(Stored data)
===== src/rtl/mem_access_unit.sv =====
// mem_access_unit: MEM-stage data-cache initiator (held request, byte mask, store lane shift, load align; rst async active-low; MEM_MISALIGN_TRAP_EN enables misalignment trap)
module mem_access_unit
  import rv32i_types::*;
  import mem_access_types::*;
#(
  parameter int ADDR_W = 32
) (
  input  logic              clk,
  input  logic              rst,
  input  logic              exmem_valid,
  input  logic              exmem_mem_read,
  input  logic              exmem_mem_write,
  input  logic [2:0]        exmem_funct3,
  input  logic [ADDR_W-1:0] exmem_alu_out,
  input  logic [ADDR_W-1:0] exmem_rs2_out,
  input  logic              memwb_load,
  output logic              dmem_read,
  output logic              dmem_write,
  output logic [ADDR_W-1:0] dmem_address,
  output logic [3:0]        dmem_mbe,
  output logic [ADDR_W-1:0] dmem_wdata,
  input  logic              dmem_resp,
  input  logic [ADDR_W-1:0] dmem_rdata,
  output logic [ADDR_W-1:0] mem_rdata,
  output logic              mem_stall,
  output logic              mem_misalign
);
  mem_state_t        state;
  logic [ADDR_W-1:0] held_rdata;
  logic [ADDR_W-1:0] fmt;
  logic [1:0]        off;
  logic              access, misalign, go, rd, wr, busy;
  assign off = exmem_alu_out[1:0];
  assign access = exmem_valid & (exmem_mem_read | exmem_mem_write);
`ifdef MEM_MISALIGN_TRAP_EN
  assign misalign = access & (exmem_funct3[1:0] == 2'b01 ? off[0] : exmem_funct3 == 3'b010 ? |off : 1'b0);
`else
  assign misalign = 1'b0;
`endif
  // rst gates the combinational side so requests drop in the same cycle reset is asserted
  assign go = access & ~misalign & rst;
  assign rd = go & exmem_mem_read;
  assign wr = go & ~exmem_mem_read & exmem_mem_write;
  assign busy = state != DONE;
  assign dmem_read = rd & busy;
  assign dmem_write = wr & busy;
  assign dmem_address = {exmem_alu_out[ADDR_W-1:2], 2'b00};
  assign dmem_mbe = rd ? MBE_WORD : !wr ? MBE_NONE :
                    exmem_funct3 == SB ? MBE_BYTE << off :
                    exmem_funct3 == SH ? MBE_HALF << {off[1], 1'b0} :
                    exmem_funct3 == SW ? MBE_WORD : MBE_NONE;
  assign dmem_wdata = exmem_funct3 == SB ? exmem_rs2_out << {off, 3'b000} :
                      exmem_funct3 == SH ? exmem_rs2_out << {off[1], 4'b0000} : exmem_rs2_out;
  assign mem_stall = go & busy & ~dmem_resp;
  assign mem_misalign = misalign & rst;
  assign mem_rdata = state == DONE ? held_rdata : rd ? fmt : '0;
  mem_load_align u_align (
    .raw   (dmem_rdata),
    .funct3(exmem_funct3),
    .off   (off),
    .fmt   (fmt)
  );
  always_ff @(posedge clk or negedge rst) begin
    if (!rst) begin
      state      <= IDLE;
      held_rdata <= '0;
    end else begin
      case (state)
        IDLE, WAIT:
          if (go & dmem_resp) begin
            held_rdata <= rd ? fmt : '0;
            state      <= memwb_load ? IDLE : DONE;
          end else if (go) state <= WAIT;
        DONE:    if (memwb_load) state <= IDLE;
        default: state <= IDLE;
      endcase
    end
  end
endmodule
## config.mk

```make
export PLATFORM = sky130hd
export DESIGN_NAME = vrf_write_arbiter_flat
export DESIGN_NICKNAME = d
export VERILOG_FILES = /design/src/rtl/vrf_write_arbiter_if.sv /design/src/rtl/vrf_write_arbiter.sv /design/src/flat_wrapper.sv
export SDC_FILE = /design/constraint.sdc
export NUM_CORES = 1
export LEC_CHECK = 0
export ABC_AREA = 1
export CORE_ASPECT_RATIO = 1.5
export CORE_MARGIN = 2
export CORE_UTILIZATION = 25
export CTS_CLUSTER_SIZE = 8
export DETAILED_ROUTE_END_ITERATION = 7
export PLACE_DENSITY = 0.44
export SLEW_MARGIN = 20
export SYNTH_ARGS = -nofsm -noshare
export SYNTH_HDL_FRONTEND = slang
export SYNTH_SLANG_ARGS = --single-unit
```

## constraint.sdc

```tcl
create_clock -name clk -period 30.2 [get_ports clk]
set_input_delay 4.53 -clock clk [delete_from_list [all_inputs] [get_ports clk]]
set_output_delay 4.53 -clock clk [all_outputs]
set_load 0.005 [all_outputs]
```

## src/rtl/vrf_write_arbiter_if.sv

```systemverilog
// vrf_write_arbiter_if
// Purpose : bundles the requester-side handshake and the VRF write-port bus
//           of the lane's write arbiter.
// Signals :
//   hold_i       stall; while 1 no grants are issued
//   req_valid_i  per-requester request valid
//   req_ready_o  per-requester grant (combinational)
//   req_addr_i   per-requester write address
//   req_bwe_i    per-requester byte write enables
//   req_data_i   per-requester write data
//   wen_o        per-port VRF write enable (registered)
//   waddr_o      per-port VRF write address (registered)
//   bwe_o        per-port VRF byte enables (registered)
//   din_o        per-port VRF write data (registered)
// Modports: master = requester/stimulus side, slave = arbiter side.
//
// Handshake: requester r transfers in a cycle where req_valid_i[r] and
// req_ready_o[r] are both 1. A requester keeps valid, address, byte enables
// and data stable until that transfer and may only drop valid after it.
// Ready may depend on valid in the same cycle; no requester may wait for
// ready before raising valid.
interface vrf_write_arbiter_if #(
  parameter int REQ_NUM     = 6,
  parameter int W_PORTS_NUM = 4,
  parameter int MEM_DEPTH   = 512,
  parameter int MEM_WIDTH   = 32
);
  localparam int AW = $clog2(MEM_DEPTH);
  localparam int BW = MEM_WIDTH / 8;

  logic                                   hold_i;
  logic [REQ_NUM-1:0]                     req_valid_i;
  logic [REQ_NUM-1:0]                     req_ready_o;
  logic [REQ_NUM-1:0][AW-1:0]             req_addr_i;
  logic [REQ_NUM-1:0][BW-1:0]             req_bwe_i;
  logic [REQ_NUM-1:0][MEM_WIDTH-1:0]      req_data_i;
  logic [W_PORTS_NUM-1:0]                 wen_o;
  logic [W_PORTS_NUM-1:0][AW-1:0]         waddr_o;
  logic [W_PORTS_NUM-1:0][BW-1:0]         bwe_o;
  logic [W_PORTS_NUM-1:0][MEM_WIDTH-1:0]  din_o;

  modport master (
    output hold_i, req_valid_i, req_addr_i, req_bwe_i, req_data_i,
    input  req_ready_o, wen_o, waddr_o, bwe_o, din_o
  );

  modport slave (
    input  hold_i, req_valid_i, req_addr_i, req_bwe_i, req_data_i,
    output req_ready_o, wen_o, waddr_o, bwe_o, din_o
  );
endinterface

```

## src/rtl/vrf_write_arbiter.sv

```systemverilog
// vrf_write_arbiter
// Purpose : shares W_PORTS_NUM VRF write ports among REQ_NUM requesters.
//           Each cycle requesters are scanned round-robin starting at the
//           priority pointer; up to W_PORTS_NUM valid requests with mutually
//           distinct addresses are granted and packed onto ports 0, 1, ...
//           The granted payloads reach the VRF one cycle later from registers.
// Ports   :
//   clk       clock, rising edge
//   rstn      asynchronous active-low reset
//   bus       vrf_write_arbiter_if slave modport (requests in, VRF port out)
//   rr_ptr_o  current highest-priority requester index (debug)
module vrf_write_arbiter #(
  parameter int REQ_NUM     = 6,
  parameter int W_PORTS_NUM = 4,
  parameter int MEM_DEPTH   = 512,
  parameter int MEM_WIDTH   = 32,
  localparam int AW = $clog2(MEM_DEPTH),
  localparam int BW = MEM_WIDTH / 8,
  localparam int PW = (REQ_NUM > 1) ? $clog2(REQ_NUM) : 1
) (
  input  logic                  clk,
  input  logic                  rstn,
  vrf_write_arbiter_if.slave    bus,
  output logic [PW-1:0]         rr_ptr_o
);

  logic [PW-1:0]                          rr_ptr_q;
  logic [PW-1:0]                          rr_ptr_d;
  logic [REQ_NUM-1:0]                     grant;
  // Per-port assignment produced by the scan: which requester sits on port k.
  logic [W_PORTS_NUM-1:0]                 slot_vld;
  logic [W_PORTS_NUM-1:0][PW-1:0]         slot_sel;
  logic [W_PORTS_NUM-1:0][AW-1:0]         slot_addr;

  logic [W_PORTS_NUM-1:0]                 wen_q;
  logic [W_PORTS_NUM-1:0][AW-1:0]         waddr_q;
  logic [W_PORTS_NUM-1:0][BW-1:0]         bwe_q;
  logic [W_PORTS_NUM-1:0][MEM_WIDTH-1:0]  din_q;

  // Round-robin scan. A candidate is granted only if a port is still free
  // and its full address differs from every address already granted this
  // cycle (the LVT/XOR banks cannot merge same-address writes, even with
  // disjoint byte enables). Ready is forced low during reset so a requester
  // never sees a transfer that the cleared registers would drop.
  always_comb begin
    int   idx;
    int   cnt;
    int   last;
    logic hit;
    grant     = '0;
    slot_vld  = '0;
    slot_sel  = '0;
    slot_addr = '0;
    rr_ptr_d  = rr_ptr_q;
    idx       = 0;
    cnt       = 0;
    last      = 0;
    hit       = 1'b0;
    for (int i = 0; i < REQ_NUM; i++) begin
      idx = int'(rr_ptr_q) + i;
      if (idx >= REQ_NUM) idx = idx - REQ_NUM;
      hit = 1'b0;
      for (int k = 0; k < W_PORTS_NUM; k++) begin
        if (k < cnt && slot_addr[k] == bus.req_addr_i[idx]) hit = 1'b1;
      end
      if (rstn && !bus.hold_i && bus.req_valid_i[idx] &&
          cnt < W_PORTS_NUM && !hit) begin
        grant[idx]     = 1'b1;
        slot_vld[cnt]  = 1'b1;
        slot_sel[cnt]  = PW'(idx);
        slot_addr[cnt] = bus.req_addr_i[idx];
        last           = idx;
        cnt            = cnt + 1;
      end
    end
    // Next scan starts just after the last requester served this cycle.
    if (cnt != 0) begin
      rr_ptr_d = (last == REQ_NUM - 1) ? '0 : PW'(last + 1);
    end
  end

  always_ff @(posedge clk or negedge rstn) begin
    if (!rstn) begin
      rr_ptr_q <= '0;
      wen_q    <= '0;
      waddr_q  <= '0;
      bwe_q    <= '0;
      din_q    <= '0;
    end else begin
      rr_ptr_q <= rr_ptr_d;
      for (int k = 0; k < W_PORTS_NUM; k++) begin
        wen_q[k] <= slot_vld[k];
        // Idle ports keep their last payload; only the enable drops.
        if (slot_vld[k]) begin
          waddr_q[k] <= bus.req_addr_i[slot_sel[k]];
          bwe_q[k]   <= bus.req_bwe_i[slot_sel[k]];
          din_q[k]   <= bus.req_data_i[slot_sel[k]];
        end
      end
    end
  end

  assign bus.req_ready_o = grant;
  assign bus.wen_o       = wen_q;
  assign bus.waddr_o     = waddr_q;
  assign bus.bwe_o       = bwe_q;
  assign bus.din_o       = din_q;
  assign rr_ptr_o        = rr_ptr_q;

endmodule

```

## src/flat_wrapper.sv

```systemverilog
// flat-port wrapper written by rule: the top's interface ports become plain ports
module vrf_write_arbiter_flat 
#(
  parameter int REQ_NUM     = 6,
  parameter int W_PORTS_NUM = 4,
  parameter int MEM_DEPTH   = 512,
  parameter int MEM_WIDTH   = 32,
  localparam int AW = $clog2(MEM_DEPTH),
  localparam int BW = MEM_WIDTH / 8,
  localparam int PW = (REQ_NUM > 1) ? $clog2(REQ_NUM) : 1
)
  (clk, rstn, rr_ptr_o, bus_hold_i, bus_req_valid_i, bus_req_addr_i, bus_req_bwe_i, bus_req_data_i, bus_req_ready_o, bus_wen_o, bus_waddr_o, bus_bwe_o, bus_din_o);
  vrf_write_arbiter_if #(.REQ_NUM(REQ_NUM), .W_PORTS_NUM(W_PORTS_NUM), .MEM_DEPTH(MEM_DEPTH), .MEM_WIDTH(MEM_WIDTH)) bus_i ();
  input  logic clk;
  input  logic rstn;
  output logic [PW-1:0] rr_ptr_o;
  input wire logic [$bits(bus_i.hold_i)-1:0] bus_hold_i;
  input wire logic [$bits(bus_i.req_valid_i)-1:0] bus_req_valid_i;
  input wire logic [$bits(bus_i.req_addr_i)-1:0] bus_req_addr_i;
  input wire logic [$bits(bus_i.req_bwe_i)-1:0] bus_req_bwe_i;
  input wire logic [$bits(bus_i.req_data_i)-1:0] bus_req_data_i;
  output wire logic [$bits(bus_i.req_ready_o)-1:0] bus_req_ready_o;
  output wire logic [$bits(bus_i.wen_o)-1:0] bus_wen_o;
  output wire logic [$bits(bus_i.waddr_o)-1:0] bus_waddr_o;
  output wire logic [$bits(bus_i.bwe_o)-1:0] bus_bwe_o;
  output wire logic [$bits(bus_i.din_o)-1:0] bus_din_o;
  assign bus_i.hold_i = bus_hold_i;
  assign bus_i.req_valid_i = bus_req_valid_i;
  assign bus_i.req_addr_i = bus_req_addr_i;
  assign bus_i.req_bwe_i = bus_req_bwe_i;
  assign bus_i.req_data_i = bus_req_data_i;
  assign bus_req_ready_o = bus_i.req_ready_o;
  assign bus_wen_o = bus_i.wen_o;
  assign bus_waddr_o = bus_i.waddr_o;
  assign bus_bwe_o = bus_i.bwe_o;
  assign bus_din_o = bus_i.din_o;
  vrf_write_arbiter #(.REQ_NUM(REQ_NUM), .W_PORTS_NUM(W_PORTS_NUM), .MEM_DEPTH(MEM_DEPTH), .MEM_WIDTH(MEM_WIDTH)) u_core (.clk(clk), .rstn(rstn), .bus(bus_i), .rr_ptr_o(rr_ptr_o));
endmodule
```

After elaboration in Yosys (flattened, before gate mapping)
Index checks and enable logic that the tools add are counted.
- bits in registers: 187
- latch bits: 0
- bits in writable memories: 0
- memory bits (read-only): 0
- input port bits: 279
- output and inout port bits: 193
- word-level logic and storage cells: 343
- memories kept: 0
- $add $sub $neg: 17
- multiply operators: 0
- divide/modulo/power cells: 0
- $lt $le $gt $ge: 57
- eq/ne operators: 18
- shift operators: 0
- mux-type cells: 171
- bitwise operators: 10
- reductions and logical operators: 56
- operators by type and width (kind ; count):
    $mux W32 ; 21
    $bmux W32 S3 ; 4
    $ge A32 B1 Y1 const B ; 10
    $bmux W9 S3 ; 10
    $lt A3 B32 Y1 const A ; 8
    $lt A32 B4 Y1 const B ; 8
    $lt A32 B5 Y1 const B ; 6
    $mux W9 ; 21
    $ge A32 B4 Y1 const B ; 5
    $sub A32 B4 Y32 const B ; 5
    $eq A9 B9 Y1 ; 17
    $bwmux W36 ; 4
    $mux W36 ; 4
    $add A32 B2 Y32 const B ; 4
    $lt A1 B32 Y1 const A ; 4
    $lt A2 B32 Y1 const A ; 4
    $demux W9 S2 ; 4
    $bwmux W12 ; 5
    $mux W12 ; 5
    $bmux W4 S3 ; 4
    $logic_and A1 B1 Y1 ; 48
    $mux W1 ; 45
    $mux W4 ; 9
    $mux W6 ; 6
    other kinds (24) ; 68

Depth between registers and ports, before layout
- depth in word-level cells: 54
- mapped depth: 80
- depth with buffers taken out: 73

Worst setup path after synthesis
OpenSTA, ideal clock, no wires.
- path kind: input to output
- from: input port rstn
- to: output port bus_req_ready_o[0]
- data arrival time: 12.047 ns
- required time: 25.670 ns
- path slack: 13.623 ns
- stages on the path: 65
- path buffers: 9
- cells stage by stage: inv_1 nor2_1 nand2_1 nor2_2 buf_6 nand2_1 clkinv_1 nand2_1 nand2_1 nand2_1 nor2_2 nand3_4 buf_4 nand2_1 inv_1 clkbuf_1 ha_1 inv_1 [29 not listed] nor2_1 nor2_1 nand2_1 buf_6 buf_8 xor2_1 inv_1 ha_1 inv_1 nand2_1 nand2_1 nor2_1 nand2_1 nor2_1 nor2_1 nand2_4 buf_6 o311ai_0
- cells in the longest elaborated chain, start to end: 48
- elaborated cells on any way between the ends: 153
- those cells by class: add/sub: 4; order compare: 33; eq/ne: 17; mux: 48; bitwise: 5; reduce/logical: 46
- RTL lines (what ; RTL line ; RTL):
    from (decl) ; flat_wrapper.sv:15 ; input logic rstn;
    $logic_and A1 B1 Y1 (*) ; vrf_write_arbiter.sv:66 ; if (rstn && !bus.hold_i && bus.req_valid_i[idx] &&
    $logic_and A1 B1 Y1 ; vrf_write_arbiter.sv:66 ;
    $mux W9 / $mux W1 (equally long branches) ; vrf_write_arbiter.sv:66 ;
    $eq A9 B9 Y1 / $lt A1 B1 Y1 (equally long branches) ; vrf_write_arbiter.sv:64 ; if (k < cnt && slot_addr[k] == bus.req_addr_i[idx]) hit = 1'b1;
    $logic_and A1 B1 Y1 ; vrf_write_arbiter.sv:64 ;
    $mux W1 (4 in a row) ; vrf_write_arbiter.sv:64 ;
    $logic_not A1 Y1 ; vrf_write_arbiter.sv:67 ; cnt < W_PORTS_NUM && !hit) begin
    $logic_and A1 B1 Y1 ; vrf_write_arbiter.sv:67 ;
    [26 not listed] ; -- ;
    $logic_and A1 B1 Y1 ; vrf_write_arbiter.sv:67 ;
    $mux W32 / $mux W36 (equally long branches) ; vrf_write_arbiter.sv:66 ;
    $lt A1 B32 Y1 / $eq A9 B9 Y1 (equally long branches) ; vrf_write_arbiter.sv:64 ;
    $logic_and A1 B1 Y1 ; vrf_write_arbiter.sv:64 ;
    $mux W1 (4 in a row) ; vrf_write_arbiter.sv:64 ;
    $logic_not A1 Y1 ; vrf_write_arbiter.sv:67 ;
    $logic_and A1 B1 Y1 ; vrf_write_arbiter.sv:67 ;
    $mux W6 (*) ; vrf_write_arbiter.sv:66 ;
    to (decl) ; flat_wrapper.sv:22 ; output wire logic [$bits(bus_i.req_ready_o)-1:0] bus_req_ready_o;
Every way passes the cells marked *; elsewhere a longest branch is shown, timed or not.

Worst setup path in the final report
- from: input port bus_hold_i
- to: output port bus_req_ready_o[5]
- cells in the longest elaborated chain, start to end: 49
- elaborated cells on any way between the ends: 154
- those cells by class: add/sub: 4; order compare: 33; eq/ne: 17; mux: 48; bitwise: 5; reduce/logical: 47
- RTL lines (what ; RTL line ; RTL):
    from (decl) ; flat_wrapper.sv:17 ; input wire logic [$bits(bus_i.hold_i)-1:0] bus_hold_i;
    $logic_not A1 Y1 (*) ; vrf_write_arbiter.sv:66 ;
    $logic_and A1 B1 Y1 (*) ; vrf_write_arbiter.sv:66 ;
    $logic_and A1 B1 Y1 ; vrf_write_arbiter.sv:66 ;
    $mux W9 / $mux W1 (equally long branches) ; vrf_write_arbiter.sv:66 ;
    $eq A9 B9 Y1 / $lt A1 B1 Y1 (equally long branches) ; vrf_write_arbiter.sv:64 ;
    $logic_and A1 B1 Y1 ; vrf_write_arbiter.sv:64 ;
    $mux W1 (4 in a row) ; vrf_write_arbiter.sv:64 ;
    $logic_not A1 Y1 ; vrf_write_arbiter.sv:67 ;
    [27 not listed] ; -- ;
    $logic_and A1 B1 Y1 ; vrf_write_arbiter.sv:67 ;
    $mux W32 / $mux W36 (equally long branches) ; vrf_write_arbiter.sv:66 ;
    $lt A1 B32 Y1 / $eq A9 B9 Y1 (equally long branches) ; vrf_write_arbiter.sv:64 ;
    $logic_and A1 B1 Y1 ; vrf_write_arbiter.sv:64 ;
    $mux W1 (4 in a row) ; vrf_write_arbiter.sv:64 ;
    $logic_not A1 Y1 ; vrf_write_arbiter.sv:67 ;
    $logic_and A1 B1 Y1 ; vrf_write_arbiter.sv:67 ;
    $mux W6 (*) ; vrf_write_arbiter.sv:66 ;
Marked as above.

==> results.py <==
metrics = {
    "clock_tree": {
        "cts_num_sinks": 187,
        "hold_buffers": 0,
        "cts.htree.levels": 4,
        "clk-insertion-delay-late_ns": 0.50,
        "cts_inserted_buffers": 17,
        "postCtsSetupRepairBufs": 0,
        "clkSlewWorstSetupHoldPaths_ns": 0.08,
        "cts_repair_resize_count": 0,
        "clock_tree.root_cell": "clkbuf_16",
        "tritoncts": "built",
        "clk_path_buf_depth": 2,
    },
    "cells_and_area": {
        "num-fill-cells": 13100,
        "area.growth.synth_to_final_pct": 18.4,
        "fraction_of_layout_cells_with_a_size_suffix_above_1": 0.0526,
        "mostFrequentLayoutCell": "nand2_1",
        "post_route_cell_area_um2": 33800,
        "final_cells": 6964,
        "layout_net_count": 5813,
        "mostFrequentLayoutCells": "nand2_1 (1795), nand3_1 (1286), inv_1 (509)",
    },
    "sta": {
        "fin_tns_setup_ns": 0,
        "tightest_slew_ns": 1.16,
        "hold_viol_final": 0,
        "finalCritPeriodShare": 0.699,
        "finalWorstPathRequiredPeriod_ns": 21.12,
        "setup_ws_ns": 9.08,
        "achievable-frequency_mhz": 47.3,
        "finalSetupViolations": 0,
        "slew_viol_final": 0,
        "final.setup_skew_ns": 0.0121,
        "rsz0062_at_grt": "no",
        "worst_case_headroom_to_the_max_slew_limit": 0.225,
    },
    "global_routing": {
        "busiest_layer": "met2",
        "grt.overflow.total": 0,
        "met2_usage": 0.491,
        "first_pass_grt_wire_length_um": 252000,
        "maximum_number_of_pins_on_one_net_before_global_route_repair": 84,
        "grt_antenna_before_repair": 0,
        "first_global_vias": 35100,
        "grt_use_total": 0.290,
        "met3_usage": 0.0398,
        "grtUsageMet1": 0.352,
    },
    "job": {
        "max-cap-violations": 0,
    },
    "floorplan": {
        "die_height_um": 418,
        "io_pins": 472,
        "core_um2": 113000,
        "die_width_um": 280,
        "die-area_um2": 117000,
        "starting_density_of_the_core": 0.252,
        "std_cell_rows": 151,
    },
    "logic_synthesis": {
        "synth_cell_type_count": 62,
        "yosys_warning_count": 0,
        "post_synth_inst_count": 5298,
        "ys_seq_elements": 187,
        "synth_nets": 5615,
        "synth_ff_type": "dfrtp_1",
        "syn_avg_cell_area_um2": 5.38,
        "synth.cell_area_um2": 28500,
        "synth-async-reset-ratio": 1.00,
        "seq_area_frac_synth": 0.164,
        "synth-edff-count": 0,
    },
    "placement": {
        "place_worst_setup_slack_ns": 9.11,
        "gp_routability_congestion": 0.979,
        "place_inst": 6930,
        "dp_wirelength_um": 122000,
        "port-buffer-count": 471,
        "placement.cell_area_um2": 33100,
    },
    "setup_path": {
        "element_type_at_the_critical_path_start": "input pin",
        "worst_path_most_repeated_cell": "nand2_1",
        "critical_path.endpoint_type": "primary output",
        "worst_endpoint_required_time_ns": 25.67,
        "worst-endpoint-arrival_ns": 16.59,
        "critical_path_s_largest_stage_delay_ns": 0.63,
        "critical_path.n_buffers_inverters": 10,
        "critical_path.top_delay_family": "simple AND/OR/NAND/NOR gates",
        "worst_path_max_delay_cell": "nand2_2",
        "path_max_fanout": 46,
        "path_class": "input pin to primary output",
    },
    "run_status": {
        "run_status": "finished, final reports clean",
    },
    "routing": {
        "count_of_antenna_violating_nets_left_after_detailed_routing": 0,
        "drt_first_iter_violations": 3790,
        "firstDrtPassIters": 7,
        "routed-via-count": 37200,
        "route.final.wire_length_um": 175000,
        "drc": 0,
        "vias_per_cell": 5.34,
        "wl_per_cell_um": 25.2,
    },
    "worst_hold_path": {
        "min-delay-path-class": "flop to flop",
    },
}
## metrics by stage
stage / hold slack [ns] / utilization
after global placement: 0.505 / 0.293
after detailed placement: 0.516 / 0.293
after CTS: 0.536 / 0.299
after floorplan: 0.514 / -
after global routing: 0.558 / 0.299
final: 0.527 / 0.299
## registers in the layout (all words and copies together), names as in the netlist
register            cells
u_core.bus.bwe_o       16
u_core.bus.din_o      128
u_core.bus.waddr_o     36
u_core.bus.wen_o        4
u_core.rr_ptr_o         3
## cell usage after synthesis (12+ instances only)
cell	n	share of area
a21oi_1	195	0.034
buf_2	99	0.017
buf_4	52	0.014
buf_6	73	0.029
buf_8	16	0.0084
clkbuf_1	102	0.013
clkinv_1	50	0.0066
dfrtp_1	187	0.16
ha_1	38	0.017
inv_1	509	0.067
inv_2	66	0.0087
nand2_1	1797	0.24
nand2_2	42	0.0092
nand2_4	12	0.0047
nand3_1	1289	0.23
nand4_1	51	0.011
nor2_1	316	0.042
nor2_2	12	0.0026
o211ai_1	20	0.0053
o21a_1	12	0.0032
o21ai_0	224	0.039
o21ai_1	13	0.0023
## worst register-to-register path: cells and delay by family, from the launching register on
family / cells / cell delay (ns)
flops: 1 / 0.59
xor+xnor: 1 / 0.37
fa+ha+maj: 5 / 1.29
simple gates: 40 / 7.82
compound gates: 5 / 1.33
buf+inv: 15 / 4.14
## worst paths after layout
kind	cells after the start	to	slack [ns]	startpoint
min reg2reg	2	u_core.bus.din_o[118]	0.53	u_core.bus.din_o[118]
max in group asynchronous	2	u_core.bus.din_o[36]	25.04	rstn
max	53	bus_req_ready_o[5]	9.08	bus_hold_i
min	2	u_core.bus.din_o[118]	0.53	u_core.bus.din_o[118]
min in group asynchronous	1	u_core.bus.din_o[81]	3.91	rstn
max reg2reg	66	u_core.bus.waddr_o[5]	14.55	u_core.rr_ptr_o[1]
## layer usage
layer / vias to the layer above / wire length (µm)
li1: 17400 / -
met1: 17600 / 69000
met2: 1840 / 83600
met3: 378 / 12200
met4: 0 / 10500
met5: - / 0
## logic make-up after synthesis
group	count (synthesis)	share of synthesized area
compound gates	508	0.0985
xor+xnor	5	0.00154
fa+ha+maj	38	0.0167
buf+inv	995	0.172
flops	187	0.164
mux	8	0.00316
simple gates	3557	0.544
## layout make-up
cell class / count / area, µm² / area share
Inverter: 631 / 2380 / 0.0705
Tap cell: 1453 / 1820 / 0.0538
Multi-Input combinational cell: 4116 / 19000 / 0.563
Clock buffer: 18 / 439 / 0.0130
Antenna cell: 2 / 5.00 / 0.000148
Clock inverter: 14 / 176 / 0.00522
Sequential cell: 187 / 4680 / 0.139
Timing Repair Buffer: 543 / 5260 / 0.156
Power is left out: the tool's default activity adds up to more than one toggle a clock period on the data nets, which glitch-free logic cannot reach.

* **What is being asked**
Using the records above, report each line that contains the word "which" by copying it.

* **Expected answer**
  // Per-port assignment produced by the scan: which requester sits on port k.
Power is left out: the tool's default activity adds up to more than one toggle a clock period on the data nets, which glitch-free logic cannot reach.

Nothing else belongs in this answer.